Marty Dick · Ständerat · Tessin · Freisinnig-demokratische Fraktion · 2009-03-12
Wortprotokoll
J'aimerais réagir au sujet de ce que Monsieur Germann a dit. Il a parlé de l'intervention de Staline dans la guerre d'Espagne, comme si cette intervention avait privé le camp républicain de toute légitimité et de tout idéal. Je lui rappelle simplement que si aujourd'hui nous sommes libres, c'est aussi grâce à l'intervention de Staline dans la Deuxième Guerre mondiale. Je vous rappelle que pour un soldat américain mort, cent soldats russes sont morts. Et aujourd'hui il est historiquement prouvé que, sans l'intervention de l'Armée rouge dans la Deuxième Guerre mondiale, on n'aurait pas pu anéantir le fléau nazi.

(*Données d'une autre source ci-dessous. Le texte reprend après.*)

What follows belongs to an exercise in optimizing a design on an open flow for small area; a production flow would make more cautious choices. Function was checked by simulation only, so behaviour that the tests miss may differ from the original. Power is estimated from default activity; no workload was simulated.

### design/flow/config.mk
export PLATFORM = sky130hd
export DESIGN_NAME = simi_core
export DESIGN_NICKNAME = simi_core
export VERILOG_FILES = /design/flow/design.v
export SDC_FILE = /design/flow/constraint.sdc
export NUM_CORES = 4
export LEC_CHECK = 0
export CAP_MARGIN = 20
export CORE_MARGIN = 2
export CORE_UTILIZATION = 40
export SLEW_MARGIN = 20
### design/flow/constraint.sdc
create_clock -name core_clock -period 9.0 [get_ports {clk}]
set_input_delay 1.8000 -clock core_clock [delete_from_list [all_inputs] [get_ports {clk}]]
set_output_delay 1.8000 -clock core_clock [all_outputs]
set_load 0.01 [all_outputs]
### design/flow/design.v
module simi_core #(
    parameter W  = 16,    
    parameter LW = 16     
) (
    input  wire            clk,
    input  wire            rst,           
    input  wire            host_we,
    input  wire            host_wsel,     
    input  wire [6:0]      host_waddr,
    input  wire [W-1:0]    host_wdata,
    input  wire            host_rsel,     
    input  wire [6:0]      host_raddr,
    output wire [W-1:0]    host_rdata,
    input  wire            start,         
    output wire            busy,
    output wire            done,
    output wire            fatal,
    output wire            fatal_kind,    
    output wire [1:0]      fatal_field,   
    output wire [LW-1:0]   fatal_label,
    output wire [W-1:0]    fatal_value,
    output wire [6:0]      imem_addr,
    input  wire [2:0]      imem_op,
    input  wire [5:0]      imem_rd,
    input  wire [5:0]      imem_rs,
    input  wire [5:0]      imem_rt,
    input  wire [W-1:0]    imem_off,
    output wire            trace_valid,
    output wire            trace_stall,
    output wire [7:0]      ev_occ,
    output wire [8*LW-1:0] ev_label
);
    localparam [2:0] OP_LOAD  = 3'd0,
                     OP_STORE = 3'd1,
                     OP_BNEZ  = 3'd2,
                     OP_ADD   = 3'd3,
                     OP_ADDI  = 3'd4,
                     OP_SUB   = 3'd5,
                     OP_SUBI  = 3'd6,
                     OP_NOP   = 3'd7;
    reg [W-1:0] regs [0:31];
    reg [W-1:0] mem  [0:127];
    reg          running, done_r, fatal_r;
    reg          fatal_kind_r;
    reg [1:0]    fatal_field_r;
    reg [LW-1:0] fatal_label_r;
    reg [W-1:0]  fatal_value_r;
    reg [7:0]    cursor;          
    reg [LW-1:0] issue;
    reg          cur_stall;
    reg [31:0]   reserved;
    reg          v1, v2;
    reg [LW-1:0] lab1, lab2;
    reg [2:0]    op1, op2;
    reg [5:0]    rd1, rd2, rs1, rs2, rt1, rt2;
    reg [W-1:0]  off1, off2;
    reg          v3, v4, v5;
    reg [LW-1:0] lab3, lab4, lab5;
    reg [2:0]    op3, op4, op5;
    reg [4:0]    rd3, rd4, rd5;
    reg [W-1:0]  off3, off4, off5;
    reg [W-1:0]  rsv3, rsv4, rsv5;
    reg [W-1:0]  rtv3, rtv4, rtv5;
    reg          v6, v7;
    reg [LW-1:0] lab6, lab7;
    wire cycle_go = running && !cursor[7];    
    wire S        = cur_stall;
    wire [W-1:0] ea       = rsv5 + off5;
    wire         m2_mem   = v5 && (op5 == OP_LOAD || op5 == OP_STORE);
    wire         ea_bad   = (ea[2:0] != 3'd0) || (ea[W-1:10] != {(W-10){1'b0}});
    wire         m2_fatal = m2_mem && ea_bad;
    wire [6:0]   ea_idx   = ea[9:3];
    wire [W-1:0] ld_data  = mem[ea_idx];
    wire         ld_we    = v5 && op5 == OP_LOAD  && !ea_bad;
    wire         st_we    = v5 && op5 == OP_STORE && !ea_bad;
    wire         ex_alu   = v3 && (op3 == OP_ADD || op3 == OP_ADDI || op3 == OP_SUB || op3 == OP_SUBI);
    wire         ex_rr    = (op3 == OP_ADD || op3 == OP_SUB);
    wire [W-1:0] alu_b    = ex_rr ? rtv3 : off3;
    wire         ex_sub   = (op3 == OP_SUB || op3 == OP_SUBI);
    wire [W-1:0] alu_res  = ex_sub ? (rsv3 - alu_b) : (rsv3 + alu_b);
    wire         br_taken = v3 && op3 == OP_BNEZ && (rsv3 != {W{1'b0}});
    wire [6:0]   br_target = off3[6:0];
    wire id_rd_used = (op2 == OP_LOAD || op2 == OP_ADD || op2 == OP_ADDI ||
                       op2 == OP_SUB  || op2 == OP_SUBI);
    wire id_rt_used = (op2 == OP_STORE || op2 == OP_ADD || op2 == OP_SUB);
    wire bad_rd = id_rd_used && rd2[5];
    wire bad_rs = rs2[5];
    wire bad_rt = id_rt_used && rt2[5];
    wire id_fatal = v2 && (bad_rd || bad_rs || bad_rt);
    wire fatal_now = m2_fatal || id_fatal;
    wire step      = cycle_go && !fatal_now;    
    reg [31:0] rsv_view;
    always @(*) begin
        rsv_view = reserved;
        if (ld_we)
            rsv_view[rd5] = 1'b0;
        if (v2 && op2 == OP_LOAD)
            rsv_view[rd2[4:0]] = 1'b1;
    end
    wire H = rsv_view[rs2[4:0]] || (id_rt_used && rsv_view[rt2[4:0]]);
    wire P = v2 && H;                          
    function [W-1:0] read_reg(input [4:0] idx);
        begin
            if (ex_alu && rd3 == idx)
                read_reg = alu_res;
            else if (ld_we && rd5 == idx)
                read_reg = ld_data;
            else
                read_reg = regs[idx];
        end
    endfunction
    wire [W-1:0] id_rsv = read_reg(rs2[4:0]);
    wire [W-1:0] id_rtv = read_reg(rt2[4:0]);
    wire f_valid = (imem_op != OP_NOP);
    wire n_v1 = P ? v1 : f_valid;
    wire n_v2 = P ? v2 : v1;
    wire n_v3 = v2 && !H;
    wire all_empty = !(f_valid || (n_v1 && !br_taken) || (n_v2 && !br_taken) ||
                       (n_v3 && !br_taken) || v3 || v4 || v5 || v6);
    always @(posedge clk) begin
        if (rst) begin
            running <= 1'b0;
            done_r  <= 1'b0;
            fatal_r <= 1'b0;
        end else if (!running) begin
            if (start) begin
                running <= 1'b1;
                done_r  <= 1'b0;
                fatal_r <= 1'b0;
            end
        end else if (!cycle_go) begin
            running <= 1'b0;                 
            done_r  <= 1'b1;
        end else if (fatal_now) begin
            running <= 1'b0;
            fatal_r <= 1'b1;
        end else if (all_empty) begin
            running <= 1'b0;                 
            done_r  <= 1'b1;
        end
    end
    always @(posedge clk) begin
        if (cycle_go) begin
            if (m2_fatal) begin
                fatal_kind_r  <= 1'b1;
                fatal_field_r <= 2'd3;
                fatal_label_r <= lab5;
                fatal_value_r <= ea;
            end else if (id_fatal) begin
                fatal_kind_r  <= 1'b0;
                fatal_label_r <= lab2;
                if (bad_rd) begin
                    fatal_field_r <= 2'd0;
                    fatal_value_r <= {{(W-6){1'b0}}, rd2};
                end else if (bad_rs) begin
                    fatal_field_r <= 2'd1;
                    fatal_value_r <= {{(W-6){1'b0}}, rs2};
                end else begin
                    fatal_field_r <= 2'd2;
                    fatal_value_r <= {{(W-6){1'b0}}, rt2};
                end
            end
        end
    end
    always @(posedge clk) begin
        if (!running && start) begin
            cursor    <= 8'd0;
            issue     <= {{(LW-1){1'b0}}, 1'b1};
            cur_stall <= 1'b0;
            reserved  <= 32'd0;
            v1 <= 1'b0; v2 <= 1'b0; v3 <= 1'b0;
            v4 <= 1'b0; v5 <= 1'b0; v6 <= 1'b0; v7 <= 1'b0;
        end else if (step) begin
            v7 <= v6; lab7 <= lab6;
            v6 <= v5; lab6 <= lab5;
            v5 <= v4; lab5 <= lab4; op5 <= op4; rd5 <= rd4;
            off5 <= off4; rsv5 <= rsv4; rtv5 <= rtv4;
            v4 <= v3; lab4 <= lab3; op4 <= op3; rd4 <= rd3;
            off4 <= off3; rsv4 <= rsv3; rtv4 <= rtv3;
            reserved <= rsv_view;
            v3   <= n_v3 && !br_taken;
            lab3 <= lab2;
            op3  <= op2;
            rd3  <= rd2[4:0];
            off3 <= off2;
            rsv3 <= id_rsv;
            rtv3 <= id_rtv;
            if (!P) begin
                v2   <= v1 && !br_taken;
                lab2 <= lab1; op2 <= op1; rd2 <= rd1; rs2 <= rs1; rt2 <= rt1; off2 <= off1;
                v1   <= f_valid && !br_taken;
                lab1 <= issue; op1 <= imem_op; rd1 <= imem_rd; rs1 <= imem_rs;
                rt1  <= imem_rt; off1 <= imem_off;
                issue  <= issue + 1'b1;
            end else if (br_taken) begin
                v1 <= 1'b0;
                v2 <= 1'b0;
            end
            if (br_taken)
                cursor <= {1'b0, br_target};
            else if (!P)
                cursor <= cursor + 1'b1;
            cur_stall <= P;
        end
    end
    always @(posedge clk) begin
        if (!running) begin
            if (host_we && !host_wsel)
                regs[host_waddr[4:0]] <= host_wdata;
        end else if (step) begin
            if (ex_alu)
                regs[rd3] <= alu_res;
            if (ld_we && !(ex_alu && rd3 == rd5))
                regs[rd5] <= ld_data;
        end
    end
    always @(posedge clk) begin
        if (!running) begin
            if (host_we && host_wsel)
                mem[host_waddr] <= host_wdata;
        end else if (step && st_we) begin
            mem[ea_idx] <= rtv5;
        end
    end
    assign host_rdata  = host_rsel ? mem[host_raddr] : regs[host_raddr[4:0]];
    assign busy        = running;
    assign done        = done_r;
    assign fatal       = fatal_r;
    assign fatal_kind  = fatal_kind_r;
    assign fatal_field = fatal_field_r;
    assign fatal_label = fatal_label_r;
    assign fatal_value = fatal_value_r;
    assign imem_addr   = cursor[6:0];
    assign trace_valid = step;
    assign trace_stall = S;
    assign ev_occ      = {v7, v6, v5, v4, v3, v2, v1, f_valid};
    assign ev_label    = {lab7, lab6, lab5, lab4, lab3, lab2, lab1, issue};
endmodule
### design/flow/run.sh
#!/bin/bash
# synth_recipe.tcl (not shown) runs the flow's synth.tcl, then flattens the netlist and writes it again
# the make line also repeats each setting of config.mk as NAME=value (left out here)
make -C /OpenROAD-flow-scripts/flow DESIGN_CONFIG=/design/flow/config.mk WORK_HOME=/design/flow/orfs CLKGATE_MAP_FILE= SYNTH_SCRIPT=/design/flow/synth_recipe.tcl finish
==> qor.yml <==
cts:
  clockRootBuffer: "clkbuf_16"
  cts-resized-gates: 0
  cts.sink_count: 3026
  cts_tree: "built"
  clockBufferDepth: 4
  cts_buffers: 324
  htree_num_levels: 5
  hold_buffers: 0
  clk_latency_ns: 0.97
  clkSlewWorstSetupHoldPaths_ns: 0.06
  post_cts_buffers: 0
worst_setup_path:
  endpoint_kind: "output pin"
  path_buf_inv: 3
  path_delay_family: "multiplexers"
  critPathMaxFanout: 67
  arrival_ns: 6.59
  timing.rr.start: "off5[5]"
  cpMostUsedCell: "mux4_2"
  cpMaxStageDelayCell: "mux2i_1"
  rr_endpoint: "mem[109][2]"
  reg2reg_slack_ns: 1.54
  crit_required_ns: 7.20
  cpPeakStageDelay_ns: 0.84
  worst_setup_path_start_kind: "primary input"
  worst-setup-path-type: "in2out"
  r2r_cells: 16
  crit_chain: "buf_8 > buf_12 > mux4_2 > mux4_2 > mux4_2 > mux2i_1 > a21oi_1 > clkdlybuf4s50_1"
synthesis:
  synth.top_cells.by_area: "edfxtp_1 (59%), mux4_2 (25%), mux2i_1 (4.1%)"
  yosys_warnings: 1
  synth.distinct_cells: 97
  synth_top_cell_area_share: 0.590
  avgSynthCellArea_um2: 17.8
  synthArstFlopShare: 0
  synthFlopType: "edfxtp_1"
  yosys.area.top_type: "edfxtp_1"
  yosysSeqAreaShare: 0.600
  syn_area_mm2: 0.150
  syn_nets: 8560
  synthCells: 8445
  synth_edf_count: 2949
  ys_seq_elements: 3026
finish:
  syn2layout_area_growth_pct: 14.2
  fin_area_mm2: 0.171
  nets: 8832
  finalNonFillerCells: 14000
  largest_reg_flops: 2048
  fillCellCount: 31400
  layout-drive-gt1-share: 0.317
  reg_top3: "mem (2048), regs (512), reserved (32)"
  largest-register: "mem"
floorplanning:
  fp.dieW_um: 617
  rows: 224
  start_util: 0.403
  core-area_mm2: 0.373
  boundaryPins: 272
  die_y_um: 617
  dieArea_mm2: 0.380
detailed_routing:
  wl_per_cell_um: 38.1
  postRouteWirelength_mm: 531
  via_per_inst: 6.69
  drt_iter0_markers: 13500
  ant_nets: 0
  first_pass_iters: 8
  vias: 93400
  drc: 0
timing:
  fin_crit_ns: 8.39
  slew_headroom: 0.157
  layout_setup_ws_ns: 0.608
  clock_skew_ns: 0.0794
  setup_violations: 0
  final.period_utilization: 0.932
  tightest_slew_ns: 1.26
  final_hold_viol_count: 0
  drv_slew: 0
  setup_tns_ns: 0
  grt_setup_unrepaired: "false"
  fmax_mhz: 119
placed_design:
  dp.cells: 13400
  gp_congestion: 0.913
  place_area_mm2: 0.161
  place_hpwl_mm: 338
  io_buffer_count: 271
  preCtsSetupSlack_ns: 0.773
grt:
  antenna_found_initial: 37
  grt_pass1_wl_mm: 735
  grt-ovfl-total: 0
  first_global_vias: 91900
  grt_use_total: 0.275
  grt_max_degree: 169
hold_path:
  holdPathStages: 0
  hold_path_class: "reg2reg"
  min_to: "rsv5[6]"
  worstHoldStart: "rsv4[6]"
flow_run:
  cap_violations: 0
run_status:
  status: "complete, no violations"
power:
  power.density_mw_per_mm2: 230
  p_leak_nw: 57.1
  vdd_drop_max_mv: 0.227
## cell usage in the layout, fill, tap and decap left out, types with 47 or more instances in the layout
cell type and count:
a21oi_1 140, a311oi_1 93, and3_1 82, buf_12 56
buf_4 353, clkbuf_1 79, clkbuf_16 332, clkdlybuf4s50_1 264
clkinv_1 65, clkinv_2 56, dfxtp_1 69, edfxtp_1 2949
mux2i_1 596, mux4_2 1664, nand2_1 750, nand3_1 200
nor2_1 150, nor2_2 88, nor3_1 47, o21ai_0 103
## layer usage
metal	vias to the layer above	track usage	wire length, um
met4	18	0.117	27000
met1	49700	0.371	198000
met3	1112	0.0886	71900
li1	35900	-	-
met2	6667	0.410	234000
met5	-	0	130
## Yosys cell counts (35+ instances only)
| library cell | instances |
|---|---|
| a211oi_1 | 52 |
| o21ai_0 | 135 |
| mux2i_1 | 611 |
| nor4_1 | 35 |
| a311oi_1 | 101 |
| nand3_1 | 200 |
| clkbuf_1 | 490 |
| dfxtp_1 | 77 |
| nor2_1 | 239 |
| nand2_1 | 750 |
| edfxtp_1 | 2949 |
| a31oi_1 | 44 |
| buf_2 | 98 |
| mux2_2 | 49 |
| nor3_1 | 49 |
| inv_1 | 41 |
| ha_1 | 40 |
| a21oi_1 | 164 |
| and3_1 | 82 |
| xnor2_1 | 40 |
| mux4_2 | 1664 |
| buf_1 | 129 |
## power breakdown
group          switching [mW]  internal, mW
Combinational            6.55          3.77
Sequential              0.248          15.8
Clock                    5.71          7.46
Total                    12.5          27.0
## through the flow
step	power (mW)	hold slack, ns	utilization
after CTS	39.5	0.402	0.459
after global routing	40.5	0.410	0.460
after global placement	26.4	0.400	0.432
final	39.5	0.388	0.460
after detailed placement	26.4	0.405	0.432
after floorplan	22.3	0.400	-
## logic make-up after synthesis
group	Yosys count	synth area share
flip-flops	3026	0.600
multiplexers	2330	0.295
AND/OR/NAND/NOR	1531	0.0461
buffers and inverters	787	0.0212
AO/OA/AOI/OAI	658	0.0301
XOR/XNOR	71	0.00414
adder cells (fa/ha/maj)	42	0.00360
## how the worst max path moves through the flow
stage,startpoint,endpoint,slack [ns],cells past startpoint
after floorplan,off5[0],lab3[0],0.12,15
after global placement,host_raddr[1],host_rdata[14],0.76,8
after detailed placement,host_raddr[1],host_rdata[14],0.77,8
after CTS,host_raddr[1],host_rdata[14],0.77,8
after global routing,host_raddr[1],host_rdata[14],0.65,8
final,host_raddr[1],host_rdata[14],0.61,8
## cell type report
class | instances | area (um2) | area share
clock buffer | 416 | 8670 | 0.0506
antenna | 14 | 35.0 | 0.000204
clock inverter | 164 | 1470 | 0.00858
timing repair buffer | 690 | 6730 | 0.0393
inverter | 43 | 169 | 0.000985
sequential | 3026 | 90100 | 0.526
tap | 4972 | 6220 | 0.0363
multi-input combinational | 4632 | 58000 | 0.338

port drivers added, routing unchanged:
How much do the figures lean on ideal ports? The routed layout below was timed once more, with nothing changed but the port constraints. Step 1: set_driving_cell puts a clkbuf_16 on clk and a buf_2 on each other input, an assumption about the parent block. Step 2 adds t to the input delays and takes it off the output delays; t is the mean of the earliest and latest rising clock arrival at the registers after step 1. Input paths then give back, and output paths get back, about the clock's delay inside the block. Three values: no drivers, after step 1, after step 2; two values: the first two.
t (ns): 1.029
setup WS [ns]: 0.608 / 0.563 / 0.563
latest minus earliest clock arrival (ns): 0.084 / 0.084
After both steps setup and hold are still met in this run. For this run, drivers alone change the setup slack by -0.045 ns; drivers and shift together by -0.045 ns.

Dans chaque conflit armé, on commet des deux côtés des excès, des abus et des choses horribles. Du côté nazi on sait très bien ce qu'il s'est passé, mais je vous rappelle le bombardement de Dresde, qui était totalement inutile et qui constitue, selon le droit actuel, certainement un crime de guerre. Il faut donc faire attention avec les jugements simplistes du type: "Parce que Staline était de leur côté, les Républicains ont perdu toute légitimité."

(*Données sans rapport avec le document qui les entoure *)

What follows belongs to an exercise in optimizing a design on an open flow for small area; a production flow would make more cautious choices. Only simulation tests tie the RTL to the original design; equivalence was not proved. Power and IR drop assume default switching activity.

## mms_asc
module mms_asc (
    input  wire        clk,
    input  wire        rst,
    input  wire        tick,
    input  wire        cmd_valid,
    input  wire [31:0] cmd_word,
    output wire        ready,
    output wire [31:0] rd_data,
    output wire [15:0] pwm_duty
);
For scale: roughly 510 flip-flops, ~85 I/O pins.
clock: 25.0 ns
lec_check: 0
abc_area: 1
cap_margin: 20
core_margin: 2
core_utilization: 55
cts_cluster_diameter: 80
cts_cluster_size: 28
hold_slack_margin: 0
place_density: 0.65
slew_margin: 20
standard.sh (not shown) runs the stock make flow with config.mk's settings and CLKGATE_MAP_FILE= SYNTH_SCRIPT=/design/flow/synth_recipe.tcl, a recipe that flattens the netlist after the stock synthesis.
==> flow/flow/run.sh <==
#!/bin/bash
# Standard layout, with buf_1 as the port buffer cell.
set -e
export BUFFER_PORTS_ARGS="-buffer_cell sky130_fd_sc_hd__buf_1"
bash standard.sh > standard.log 2>&1
Change:
--- a/flow/design.v
+++ b/flow/design.v
@@ -136,38 +136,37 @@
         B_1000 = 5'd4,  B_L    = 5'd5,  B_H    = 5'd6,  B_S    = 5'd7,
         B_REL  = 5'd8,  B_125  = 5'd9,  B_GAIN = 5'd10, B_GE9  = 5'd11,
         B_SAT  = 5'd12, B_LPP  = 5'd13, B_THR  = 5'd14, B_PMAX = 5'd15,
         B_PCEN = 5'd16, B_20K  = 5'd17, B_NCMP = 5'd18, B_FREQ = 5'd19,
         B_M4   = 5'd20;
     localparam [1:0] A_H = 2'd0, A_ZERO = 2'd1, A_SHL = 2'd2;
     localparam [1:0] H_HOLD = 2'd0, H_SUM = 2'd1, H_SHR = 2'd2, H_DIVQ = 2'd3;
     localparam [1:0] L_HOLD = 2'd0, L_LDH = 2'd1, L_SHR = 2'd2, L_LDC = 2'd3;
     localparam [3:0] P_LP1 = 4'd14;    
     localparam [3:0] P_THR = 4'd13;    
-    reg [7:0]  idx_r;         
+    reg [31:0] phase_acc;
     reg [23:0] freq_hz;
     reg [2:0]  wave_sel;
     reg [15:0] noise_lfsr;
     reg [9:0]  env_amp;
     reg [31:0] env_elapsed;
     reg [9:0]  env_rel_start;
     reg [9:0]  sustain_lvl;
     reg [15:0] tb0;
     reg [15:0] tb1;           
     reg [15:0] tb2;           
     reg [9:0]  env_s_lvl;
     reg [7:0]  gain;
     reg [3:0]  lp_shift;
     reg [15:0] pwm_max;
     reg [15:0] pwm_duty_r;
     reg [8:0]  ge;            
-    reg [31:0] phase_acc;     
     reg [31:0] phase_inc;
     reg [31:0] err_word;
     reg [15:0] attack_ms;
     reg [15:0] decay_ms;
     reg [15:0] release_ms;
     reg [15:0] sample_out;
     reg [15:0] pwm_center;
     reg [15:0] sc_ctrl;
     reg [15:0] lp_prev;
     reg [2:0]  env_state;
@@ -231,21 +230,21 @@
             8'h10: resv_bad = (arg[23:1] != 0);
             8'h11, 8'h12: resv_bad = (arg != 24'd0);
             8'h20: begin resv_bad = (arg[23:5] != 0); range_bad = ge24({19'd0, arg[4:0]}, 24'd27); end
             default: op_known = 1'b0;
         endcase
     end
     wire [2:0] cmd_err_code = (op == 8'h80) ? 3'd2 :
                               !op_known     ? 3'd1 :
                               resv_bad      ? 3'd3 :
                               range_bad     ? 3'd4 : 3'd0;
-    wire [7:0]  idx = idx_r;
+    wire [7:0]  idx = phase_acc[31:24];
     wire [14:0] sine_mag;
     mms_sine_rom u_rom (.i(idx[6:0]), .mag(sine_mag));
     wire [6:0] tri_v = idx[7] ? ~idx[6:0] : idx[6:0];
     wire [1:0] tri_c = (tri_v == 7'd127) ? 2'd3 :
                        ge24({17'd0, tri_v}, 24'd85) ? 2'd2 :
                        ge24({17'd0, tri_v}, 24'd43) ? 2'd1 : 2'd0;
     reg [15:0] rv;        
     reg        rsub;      
     reg        rneg;      
     always @(*) begin
@@ -820,39 +819,38 @@
                 H_SHR:         H <= sum[22:1];
                 default: ;
             endcase
             if (h_op == H_SHR)       L <= {sum[0], L[15:1]};
             else if (h_op == H_DIVQ) L <= {L[14:0], pos};
             else if (l_op == L_LDH)  L <= H[15:0];
             else if (l_op == L_SHR)  L <= {1'b0, L[15:1]};
         end
     end
     always @(posedge clk) begin
-        if (t1r && ph[4:3] == 2'b11) idx_r <= {si_pa, idx_r[7:1]};
+        if (en_pa)  phase_acc     <= {si_pa,  phase_acc[31:1]};
         if (en_fq)  freq_hz       <= {si_fq,  freq_hz[23:1]};
         if (en_ws)  wave_sel      <= {si_ws,  wave_sel[2:1]};
         if (en_lf)  noise_lfsr    <= {si_lf,  noise_lfsr[15:1]} ^
                                      ((lf_step & noise_lfsr[0]) ? 16'h3400 : 16'h0000);
         if (en_amp) env_amp       <= {si_amp, env_amp[9:1]};
         if (en_el)  env_elapsed   <= {si_el,  env_elapsed[31:1]};
         if (en_rs)  env_rel_start <= {si_rs,  env_rel_start[9:1]};
         if (en_su)  sustain_lvl   <= {si_su,  sustain_lvl[9:1]};
         if (en_t0)  tb0          <= {si_t0,  tb0[15:1]};
         if (en_sl)  env_s_lvl     <= {si_sl,  env_s_lvl[9:1]};
         if (en_gn)  gain          <= {si_gn,  gain[7:1]};
         if (en_ls)  lp_shift      <= {si_ls,  lp_shift[3:1]};
         if (en_pm)  pwm_max       <= {si_pm,  pwm_max[15:1]};
         if (en_pd)  pwm_duty_r    <= {si_pd,  pwm_duty_r[15:1]};
         if (en_ge)  ge            <= {si_ge,  ge[8:1]};
     end
     always @(posedge clk) begin
-        phase_acc  <= {en_pa  ? si_pa  : phase_acc[0],  phase_acc[31:1]};
         phase_inc  <= {wr_pi  ? wi_pi  : phase_inc[0],  phase_inc[31:1]};
         err_word   <= {wr_ew  ? wi_ew  : err_word[0],   err_word[31:1]};
         attack_ms  <= {wr_at  ? wi_at  : attack_ms[0],  attack_ms[15:1]};
         decay_ms   <= {wr_dc  ? wi_dc  : decay_ms[0],   decay_ms[15:1]};
         release_ms <= {wr_re  ? wi_re  : release_ms[0], release_ms[15:1]};
         sample_out <= {wr_so  ? wi_so  : sample_out[0], sample_out[15:1]};
         pwm_center <= {wr_pce ? wi_pce : pwm_center[0], pwm_center[15:1]};
         sc_ctrl    <= {wr_sc  ? wi_sc  : sc_ctrl[0],    sc_ctrl[15:1]};
         lp_prev    <= {wr_lp  ? wi_lp  : lp_prev[0],    lp_prev[15:1]};
         tb1        <= {en_t1  ? si_t1  : tb1[0],        tb1[15:1]};
Sequential power hardly moves.
Total power went up by 13%.
Sequential share of layout area rises by 0.21 points.
Clock-buffer cell count fell by 5.
Via count goes down by 1.4%.

## separate check: timing with driven ports
In the flow no input, the clock included, has a driving cell. The finished layouts below were timed again as built, in two steps. Step 1 assumes that a clkbuf_16 drives the clock port and a buf_2 every other input. Step 2, shift: input delay + t, output delay - t, t = (earliest + latest rising clock arrival at the registers) / 2. This alone moves slack from input paths to output paths. Slacks: ideal / step 1 / step 2; pairs: ideal / step 1.
run	t (ns)	setup slack, ns	worst setup path at the end	slew at the worst register clock pin (ns)	cell pins on the clock port's net
the first run	0.681	11.827 / 11.827 / 11.827	register to register	0.11 / 0.11	1
the second run	0.661	11.927 / 11.927 / 11.927	register to register	0.11 / 0.11	1
After both steps setup and hold are still met in every run listed.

Aujourd'hui, nous devons simplement décider si les Suisses qui ont été condamnés pour avoir été volontaires durant la guerre civile espagnole doivent être réhabilités ou non. Je crois pour ma part qu'il n'y a plus aucun doute - et je remercie Monsieur Inderkum pour son intervention absolument magistrale sur ces aspects du problème - que ces personnes sont intervenues dans un esprit idéaliste, pour sauver des valeurs, pour payer de leur personne. Je crois que cela mérite le respect. Une société libérale et responsable comme la nôtre, même avec du retard, devrait pouvoir reconnaître cet engagement en faveur d'idéaux.

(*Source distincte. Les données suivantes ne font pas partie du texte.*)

This design comes from an exercise in tuning for small area, a short achievable clock period and few clock cycles on the open sky130 flow, not from production work. Only simulation tests tie the RTL to the original design; equivalence was not proved. No activity file was given, so power comes from the tool's default toggle rates.

$ cat constraint.sdc
create_clock -name core_clock -period 12.0 [get_ports {clk}]
set_input_delay 2.4000 -clock core_clock [delete_from_list [all_inputs] [get_ports {clk}]]
set_output_delay 2.4000 -clock core_clock [all_outputs]
set_load 0.01 [all_outputs]
$ cat config.mk
export PLATFORM = sky130hd
export DESIGN_NAME = eac3lc
export DESIGN_NICKNAME = eac3lc
export VERILOG_FILES = /design/flow/design.v
export SDC_FILE = /design/flow/constraint.sdc
export NUM_CORES = 4
export LEC_CHECK = 0
export CAP_MARGIN = 20
export CORE_MARGIN = 2
export CORE_UTILIZATION = 40
export PLACE_DENSITY = 0.5
export SETUP_SLACK_MARGIN = 5
export SLEW_MARGIN = 20
$ cat design.v
module eac3lc_crc_step (
    input  wire [15:0] crc_in,
    input  wire [7:0]  data,
    output reg  [15:0] crc_out
);
    integer i;
    reg [15:0] c;
    always @* begin
        c = crc_in ^ {data, 8'h00};
        for (i = 0; i < 8; i = i + 1) begin
            if (c[15])
                c = {c[14:0], 1'b0} ^ 16'h8005;
            else
                c = {c[14:0], 1'b0};
        end
        crc_out = c;
    end
endmodule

Nous avons aussi, alors, condamné des gens qui ont aidé des réfugiés juifs à trouver asile en Suisse pendant la Deuxième guerre mondiale; nous les avons considérés comme des délinquants. Avec retard, nous avons aussi reconnu que ces personnes sont intervenues motivées par un idéal. C'est de cela qu'il s'agit aujourd'hui.